Apply complete! Resources: 3 added, 0 changed, 0 destroyed.

The state of your infrastructure has been saved to the path
below. This state is required to modify and destroy your
infrastructure, so keep it safe. To inspect the complete state
use the `terraform show` command.

State path: .terraform/terraform.tfstate
State successfully pushed!
success

Now to try out the service, we need our ELB's host name:

❯ aws elb describe-load-balancers --load-balancer-name movie-api-production --profile personal | grep DNSName
"DNSName": "movie-api-production-482728403.us-east-1.elb.amazonaws.com",
❯ curl -XGET http://movie-api-production-482728403.us-east-1.elb.amazonaws.com/Blue%20Velvet
{"entity$":"-/-/movie","title":"Blue Velvet","year":1989,"director":"David Lynch","id":"53d7857c-4cbf-4125-9ce8-59dc86f9160a"}
yes

In Summation

Over the three parts of this blog post, I've looked at how to use Wercker in conjuction with Hashicorp's Terraform as a complete CI/CD solution for building and deploying a SenecaJS microservice to Amazon ECS. Terraform makes creating and provisioning AWS infrastructure a breeze.

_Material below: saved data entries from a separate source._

### config.mk
export PLATFORM = sky130hd
export DESIGN_NAME = frame_pulse_gen
export DESIGN_NICKNAME = d
export VERILOG_FILES = /design/src/rtl/fpg_pkg.sv /design/src/rtl/fpg_phase_counter.sv /design/src/rtl/fpg_shaper.sv /design/src/rtl/frame_pulse_gen.sv
export SDC_FILE = /design/constraint.sdc
export NUM_CORES = 1
export LEC_CHECK = 0
export CAP_MARGIN = 30
export CORE_ASPECT_RATIO = 1.4
export CORE_MARGIN = 5
export CORE_UTILIZATION = 61
export DETAILED_ROUTE_END_ITERATION = 6
export GPL_TIMING_DRIVEN = 0
export PLACE_DENSITY = 0.86
export SYNTH_ARGS = -nofsm -noshare
export SYNTH_HDL_FRONTEND = slang
export SYNTH_SLANG_ARGS = --single-unit
### constraint.sdc
create_clock -name clk -period 5.7 [get_ports clk]
set_input_delay 0.855 -clock clk [delete_from_list [all_inputs] [get_ports clk]]
set_output_delay 0.855 -clock clk [all_outputs]
set_load 0.005 [all_outputs]
### src/rtl/fpg_pkg.sv
package fpg_pkg;

    typedef enum logic {
        SHAPE_SQUARE = 1'b0,
        SHAPE_PULSE  = 1'b1
    } shape_e;

    localparam int unsigned FPG_DEF_FAST_PERIOD = 2430;
    localparam int unsigned FPG_DEF_RATIO       = 4;

endpackage

### src/rtl/fpg_phase_counter.sv
module fpg_phase_counter #(
    parameter int unsigned FAST_PERIOD = 2430,
    parameter int unsigned RATIO       = 4,
    parameter int unsigned CNT_W       = $clog2(FAST_PERIOD * RATIO)
) (
    input  logic             clk,
    input  logic             rst_n,
    output logic [CNT_W-1:0] fast_phase,
    output logic [CNT_W-1:0] slow_phase,
    output logic             fast_start,
    output logic             slow_start
);

    localparam int unsigned IDX_W = (RATIO > 1) ? $clog2(RATIO) : 1;
    localparam logic [CNT_W-1:0] SUB_LAST = CNT_W'(FAST_PERIOD - 1);
    localparam logic [IDX_W-1:0] IDX_LAST = IDX_W'(RATIO - 1);
    localparam logic [CNT_W-1:0] FAST_P   = CNT_W'(FAST_PERIOD);

    typedef struct packed {
        logic [CNT_W-1:0] sub;
        logic [IDX_W-1:0] idx;
    } cnt_t;

    cnt_t cnt_d, cnt_q;

    // Mixed-radix counter: sub counts inside a fast period, idx counts fast periods
    always_comb begin
        cnt_d = cnt_q;
        if (cnt_q.sub == SUB_LAST) begin
            cnt_d.sub = '0;
            cnt_d.idx = (cnt_q.idx == IDX_LAST) ? '0 : cnt_q.idx + IDX_W'(1);
        end else begin
            cnt_d.sub = cnt_q.sub + CNT_W'(1);
        end
    end

    always_ff @(posedge clk) begin
        if (!rst_n) begin
            cnt_q <= '0;
        end else begin
            cnt_q <= cnt_d;
        end
    end

    assign fast_phase = cnt_q.sub;
    assign slow_phase = (CNT_W'(cnt_q.idx) * FAST_P) + cnt_q.sub;
    assign fast_start = (cnt_q.sub == '0);
    assign slow_start = (cnt_q.sub == '0) && (cnt_q.idx == '0);

endmodule

### src/rtl/fpg_shaper.sv
module fpg_shaper
    import fpg_pkg::*;
#(
    parameter int unsigned PERIOD = 2430,
    parameter int unsigned CNT_W  = 14
) (
    input  logic             clk,
    input  logic             rst_n,
    input  logic [CNT_W-1:0] phase,
    input  logic             start,
    input  logic             en,
    input  logic             pulse_mode,
    input  logic [CNT_W-1:0] width,
    output logic             wave,
    output logic             oe
);

    localparam logic [CNT_W-1:0] PMAX = CNT_W'(PERIOD - 1);
    localparam logic [CNT_W-1:0] HALF = CNT_W'(PERIOD / 2);

    typedef struct packed {
        logic             wave;
        logic             oe;
        shape_e           shape;
        logic [CNT_W-1:0] width;
    } shp_t;

    shp_t shp_d, shp_q;

    logic [CNT_W-1:0] clamped;
    shape_e           eff_shape;
    logic [CNT_W-1:0] eff_width;
    logic             level;

    always_comb begin
        // limit the request to 1 .. PERIOD-1
        if (width == '0) begin
            clamped = CNT_W'(1);
        end else if (width > PMAX) begin
            clamped = PMAX;
        end else begin
            clamped = width;
        end

        // new settings are taken only at phase zero
        eff_shape = start ? shape_e'(pulse_mode) : shp_q.shape;
        eff_width = start ? clamped : shp_q.width;

        if (eff_shape == SHAPE_PULSE) begin
            level = (phase < eff_width);
        end else begin
            level = (phase < HALF);
        end

        shp_d       = shp_q;
        shp_d.shape = eff_shape;
        shp_d.width = eff_width;
        shp_d.wave  = en & level;
        shp_d.oe    = en;
    end

    always_ff @(posedge clk) begin
        if (!rst_n) begin
            shp_q.wave  <= 1'b0;
            shp_q.oe    <= 1'b0;
            shp_q.shape <= SHAPE_SQUARE;
            shp_q.width <= HALF;
        end else begin
            shp_q <= shp_d;
        end
    end

    assign wave = shp_q.wave;
    assign oe   = shp_q.oe;

endmodule

### src/rtl/frame_pulse_gen.sv
module frame_pulse_gen #(
    parameter int unsigned FAST_PERIOD = fpg_pkg::FPG_DEF_FAST_PERIOD,
    parameter int unsigned RATIO       = fpg_pkg::FPG_DEF_RATIO,
    parameter int unsigned CNT_W       = $clog2(FAST_PERIOD * RATIO)
) (
    input  logic             clk,
    input  logic             rst_n,
    input  logic             fast_en,
    input  logic             fast_pulse_mode,
    input  logic [CNT_W-1:0] fast_width,
    input  logic             slow_en,
    input  logic             slow_pulse_mode,
    input  logic [CNT_W-1:0] slow_width,
    output logic             fast_clk,
    output logic             fast_oe,
    output logic             slow_clk,
    output logic             slow_oe
);

    localparam int unsigned SLOW_PERIOD = FAST_PERIOD * RATIO;
    localparam int unsigned NCH         = 2;

    logic [CNT_W-1:0] phase_v [NCH];
    logic [CNT_W-1:0] width_v [NCH];
    logic [NCH-1:0]   start_v;
    logic [NCH-1:0]   en_v;
    logic [NCH-1:0]   mode_v;
    logic [NCH-1:0]   wave_v;
    logic [NCH-1:0]   oe_v;

    fpg_phase_counter #(
        .FAST_PERIOD(FAST_PERIOD),
        .RATIO      (RATIO),
        .CNT_W      (CNT_W)
    ) i_phase (
        .clk       (clk),
        .rst_n     (rst_n),
        .fast_phase(phase_v[0]),
        .slow_phase(phase_v[1]),
        .fast_start(start_v[0]),
        .slow_start(start_v[1])
    );

    assign en_v    = {slow_en, fast_en};
    assign mode_v  = {slow_pulse_mode, fast_pulse_mode};
    assign width_v[0] = fast_width;
    assign width_v[1] = slow_width;

    for (genvar gi = 0; gi < NCH; gi++) begin : g_ch
        fpg_shaper #(
            .PERIOD((gi == 0) ? FAST_PERIOD : SLOW_PERIOD),
            .CNT_W (CNT_W)
        ) i_shaper (
            .clk       (clk),
            .rst_n     (rst_n),
            .phase     (phase_v[gi]),
            .start     (start_v[gi]),
            .en        (en_v[gi]),
            .pulse_mode(mode_v[gi]),
            .width     (width_v[gi]),
            .wave      (wave_v[gi]),
            .oe        (oe_v[gi])
        );
    end

    assign fast_clk = wave_v[0];
    assign fast_oe  = oe_v[0];
    assign slow_clk = wave_v[1];
    assign slow_oe  = oe_v[1];

endmodule

# == Yosys cells after proc, flatten, opt, wreduce, memory -nomap -nowiden ==
# Index checks and enable logic that the tools add are counted.
# classes
n_addsub,3
multipliers,1
n_lt_le_gt_ge,6
eq_ne,2
muxes,11
n_bitwise,3
n_reduce_logical,6
# op_table
cell,count
2-to-1 mux 14 bit,6
logical NOT 14 bit,3
less-than comparator 14 bit,2
adder 14 x 1 -> 14 bit (second input constant),1
adder 14 bit,1
== test 14 x 12 -> 1 bit (second input constant),1
greater-than comparator 14 x 12 -> 1 bit (second input constant),1
greater-than comparator 14 bit (second input constant),1
less-than comparator 14 x 11 -> 1 bit (second input constant),1
less-than comparator 14 x 13 -> 1 bit (second input constant),1
multiplier 2 x 11 -> 13 bit (second input constant),1
2-to-1 mux 1 bit,4
adder 2 x 1 -> 2 bit (second input constant),1
AND 1 bit,2
== test 2 bit (second input constant),1
logical NOT 2 bit,1
2-to-1 mux 2 bit,1
OR reduction 2 bit,1
logical AND 1 bit,1
inverter 1 bit,1
# totals
reg_bits,50
inputBits,34
out_inout_bits,4
word_cells,42

# == Depth between registers and ports, before layout ==
# logic_depth
ltp_word,7
ltp_mapped,17

# == Hierarchy ==
# A second synthesis with hierarchy kept.
# unflattened
hier_cells,427
area_unflattened_um2,3724.8
# modules_own_cells
module,n_inst,cells_each,area_each_um2
fpg_phase_counter,1,168,1471.4
fpg_shaper (g_ch[1].i_shaper),1,125,1143.6
fpg_shaper (g_ch[0].i_shaper),1,134,1109.8

# == Worst setup path after synthesis ==
# OpenSTA, ideal clock, no wires.
# synth_path
path_type,reg-to-reg
start,register i_phase.cnt_q[0] (netlist bit)
end,register g_ch[1].i_shaper.wave (netlist name)
setup_ns,0.125
arrival_time_ns,3.414
path_slack_ns,2.161
stages_incl_launch_ff,17
n_path_buf,0
synth_period_minus_slack_ns,3.539
path_cell_list,dfxtp_1 -> inv_1 -> ha_1 -> inv_1 -> fa_1 -> nand2b_1 -> a21oi_2 -> nor3_1 -> o31ai_1 -> a31oi_1 -> xnor2_1 -> ha_1 -> nand4_1 -> or3_1 -> nor4bb_1 -> nand3_1 -> o31ai_2
# synth_via
elab_chain_len,6
# synth_lines
item,line,rtl
start: declaration,fpg_phase_counter.sv:24,"cnt_t cnt_d, cnt_q;"
start signal: assignment,fpg_phase_counter.sv:41,cnt_q <= cnt_d;
branches (longest 4 deep; another with adder 14 bit),n/a,
2-to-1 mux 1 bit (*),fpg_shaper.sv:49,if (eff_shape == SHAPE_PULSE) begin
AND 1 bit (*),fpg_shaper.sv:58,shp_d.wave = en & level;
# Mark *: on every way between the ends.
# A chain may end at the register's enable or synchronous reset.

# == Worst setup path in the final report ==
# layout_path
start,register i_phase.cnt_q[0] (netlist bit)
end,register g_ch[1].i_shaper.wave (netlist name)
# layout_via
elab_chain_len,6
# layout_lines
item,line
branches (longest 4 deep; another with adder 14 bit),n/a
2-to-1 mux 1 bit (*),fpg_shaper.sv:49
AND 1 bit (*),fpg_shaper.sv:58
# Marks and branches as above.

==> results.sh <==
export IMPL_syn_num_nets=477
export IMPL_drive_above_1_share_pct=4.78
export IMPL_synth_top_area_share_pct=29.7
export IMPL_worstSkewPairLatency_ps=310
export IMPL_crit_fanout=8
export IMPL_floorplan_die_width_microns=72.8
export IMPL_power_per_cell_area_nw_per_um2=216
export IMPL_gp_congestion=0.851
export IMPL_synth_cell_type_count=54
export IMPL_vdd_drop_max_uv=197
export IMPL_ys_ff_latch=50
export IMPL_cts_tree="done"
export IMPL_crit_path_start="i_phase.cnt_q[0]$_SDFFE_PN0P_"
export IMPL_power_frac_comb_pct=20.1
export IMPL_worstRegToRegCells=16
export IMPL_rsz0062_at_grt="false"
export IMPL_cts_repair_resized=0
export IMPL_worst_setup_path_end_kind="register"
export IMPL_slew_violations=0
export IMPL_dp_slack_ps=1680
export IMPL_postSynthCellCount=395
export IMPL_avgRoutedWirePerCell_microns=17.2
export IMPL_async_flop_share_pct=0
export IMPL_r2r_start="i_phase.cnt_q[0]$_SDFFE_PN0P_"
export IMPL_netlist_top_cells_count="50 x dfxtp_1, 47 x ha_1, 37 x nand2_1"
export IMPL_power_frac_seq_pct=44.8
export IMPL_layout_setup_ws_ps=1560
export IMPL_seq_area_frac_synth_pct=29.7
export IMPL_arrival_ps=4340
export IMPL_cellInternalPower_uw=626
export IMPL_grt_pass1_wl_mm=14.5
export IMPL_cts_hold_buf=0
export IMPL_clock_skew_ps=8.35
export IMPL_dp_cells=499
export IMPL_nets=520
export IMPL_worstSetupStartpointType="register"
export IMPL_holdWs_ps=476
export IMPL_hold_path_depth=2
export IMPL_outcome="finished clean"
export IMPL_final_core_util_pct=72.5
export IMPL_cts_root_to_sink_buffers=2
export IMPL_first_global_vias=3236
export IMPL_final_cells=507
export IMPL_finalHoldViolCount=0
export IMPL_grt_max_degree=17
export IMPL_yosys_most_used_dff="dfxtp_1"
export IMPL_critPathBufInv=2
export IMPL_timing_hold_worst_start="g_ch[1].i_shaper.shp_q[12]$_SDFF_PN1_"
export IMPL_cts_root_buf="clkbuf_8"
export IMPL_cts_setup_buffers=0
export IMPL_power_net_switching_uw=228
export IMPL_crit_required_ps=5900
export IMPL_synth_area_leaders="dfxtp_1 30%, ha_1 17%, nand2_1 4.1%"
export IMPL_die_area_sq_um=7120
export IMPL_dp_hpwl_mm=6.70
export IMPL_critical_path_class="register to register"
export IMPL_grt_util_all_layers_pct=25.4
export IMPL_ant_nets=0
export IMPL_timing_fmax_mhz=241
export IMPL_ys_warnings_count=0
export IMPL_htreeDepth=2
export IMPL_swShare_pct=26.7
export IMPL_core_area_sq_um=5450
export IMPL_pin_count=38
export IMPL_drt_total_wl_mm=8.72
export IMPL_power_leakage_uw=0.00174
export IMPL_period_minus_slack_ps=4140
export IMPL_syn_area_per_cell_sq_um=8.52
export IMPL_drt_iter0_drc=184
export IMPL_drcViolationCount=0
export IMPL_fin_setup_tns_ps=0
export IMPL_tightest_slew_ps=549
export IMPL_clock_power_share_pct=35.1
export IMPL_yosys_cell_count_top_type="dfxtp_1"
export IMPL_synthToLayoutAreaGrowth_pct=17.3
export IMPL_antenna_found_initial=0
export IMPL_crit_family="adder cells"
export IMPL_rows=32
export IMPL_path_depth=16
export IMPL_die_h_microns=97.9
export IMPL_path_clk_slew_ps=100
export IMPL_port_buffers=36
export IMPL_vias_per_cell=6.21
export IMPL_cp_slowest_cell="dfxtp_1"
export IMPL_firstDrtPassIters=4
export IMPL_vias=3147
export IMPL_synth_top_cell_by_area="dfxtp_1"
export IMPL_setup_viol=0
export IMPL_hold_class="register to register"
export IMPL_diodes=0
export IMPL_numCtsBuffers=5
export IMPL_regToRegSetupSlack_ps=1560
export IMPL_start_util_pct=61.8
export IMPL_finalCritPeriodShare_pct=72.7
export IMPL_path_cells="inv_1 -> ha_1 -> inv_1 -> fa_1 -> nand2b_1 -> a21oi_2 -> nor3_1 -> o31ai_1 -> a31oi_1 -> xnor2_1 -> ha_1 -> nand4_1 -> or3_1 -> nor4bb_1 -> nand3_1 -> o31ai_2"
export IMPL_max_stage_delay_ps=500
export IMPL_netlist_area_sq_um=3370
export IMPL_slew_headroom_pct=63.3
export IMPL_synth_edff_count=0
export IMPL_overflow=0
export IMPL_clkSinkCount=50
export IMPL_maxCapViolCount=0
==> cell families after synthesis <==
family | Yosys count | synth area share (%)
and+or+nand+nor | 162 | 24.5
AOI/OAI and AO/OA | 87 | 18.4
DFF | 50 | 29.7
adders and majority gates | 48 | 18.1
buffers and inverters | 23 | 2.64
xor gates and xnor gates | 21 | 5.46
muxes | 4 | 1.19
==> power by group through the flow <==
stage	logic (uW)	clock network, uW	registers [uW]
floorplan	105	0	387
global placement	163	0	389
detailed placement	168	0	390
CTS	172	302	382
global route	194	316	384
finish	172	300	382
==> worst reg2reg max path, stage by stage, from the launching register on <==
cell and delay, ps:
dfxtp_1 500, inv_1 140, ha_1 370, inv_1 90, fa_1 430, nand2b_1 190, a21oi_2 300, nor3_1 100
o31ai_1 440, a31oi_1 170, xnor2_1 190, ha_1 310, nand4_1 110, or3_1 390, nor4bb_1 140, nand3_1 100
o31ai_2 60
==> routing by layer <==
| metal | GRT usage [%] | vias to the layer above | wire length [microns] |
|---|---|---|---|
| met2 | 46.0 | 107 | 4580 |
| li1 | - | 1516 | - |
| met4 | 15.3 | 0 | 526 |
| met3 | 4.33 | 47 | 388 |
| met5 | 0 | - | 0 |
| met1 | 26.2 | 1477 | 3220 |
==> stage by stage <==
stage                     power, uW  instance area (sq um)
after floorplan                 492                   3370
after global placement          552                   3810
after CTS                       856                   3950
after detailed placement        559                   3810
after global routing            895                   3950
final                           854                   3950
==> final timing paths <==
kind / end
max: g_ch[1].i_shaper.wave$_SDFF_PN0_
min: g_ch[1].i_shaper.shp_q[12]$_SDFF_PN1_
max reg2reg: g_ch[1].i_shaper.wave$_SDFF_PN0_
min reg2reg: g_ch[1].i_shaper.shp_q[12]$_SDFF_PN1_
==> area by class of cell <==
cell class | instances | area, sq um
plain buffers | 10 | 40.0
clock buffers | 5 | 68.8
clock inverters | 3 | 68.8
fillers | 436 | 1500
inverters | 13 | 48.8
multi-input cells | 322 | 2280
flip-flops and latches | 50 | 1000
well taps | 68 | 85.1
repair buffers | 36 | 360
==> registers in the layout, indices dropped and copies added (netlist names) <==
signal               count
i_phase.fast_phase      14
g_ch.i_shaper.wave       2
g_ch.i_shaper.oe         2
i_phase.cnt_q            2
g_ch.i_shaper.shp_q     30
==> cell usage in the layout (no fill, tap or decap), drive strengths merged, types with 11 or more instances in the layout <==
cell type	synthesis	layout
dfxtp	50	50
ha	47	47
nand2	37	37
nor2	37	37
clkdlybuf4s50	0	36
a21oi	25	25
o21ai	17	17
nor2b	14	14
nand3	13	13
inv	13	13
clkbuf	8	13
nand4	12	12
and3	11	11
xnor2	11	11
No activity file was read; power rests on OpenSTA's default activity.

And with it's powerful pipeline concept and composable steps, Wercker has made it relatively easy to manage your microservice's build & deploy process. With these tools we can create slim and simple Seneca microservices container images which are continiously deployed. I hope these posts are helpful to anyone trying to get into using these wonderful tools to simplify developer's lives.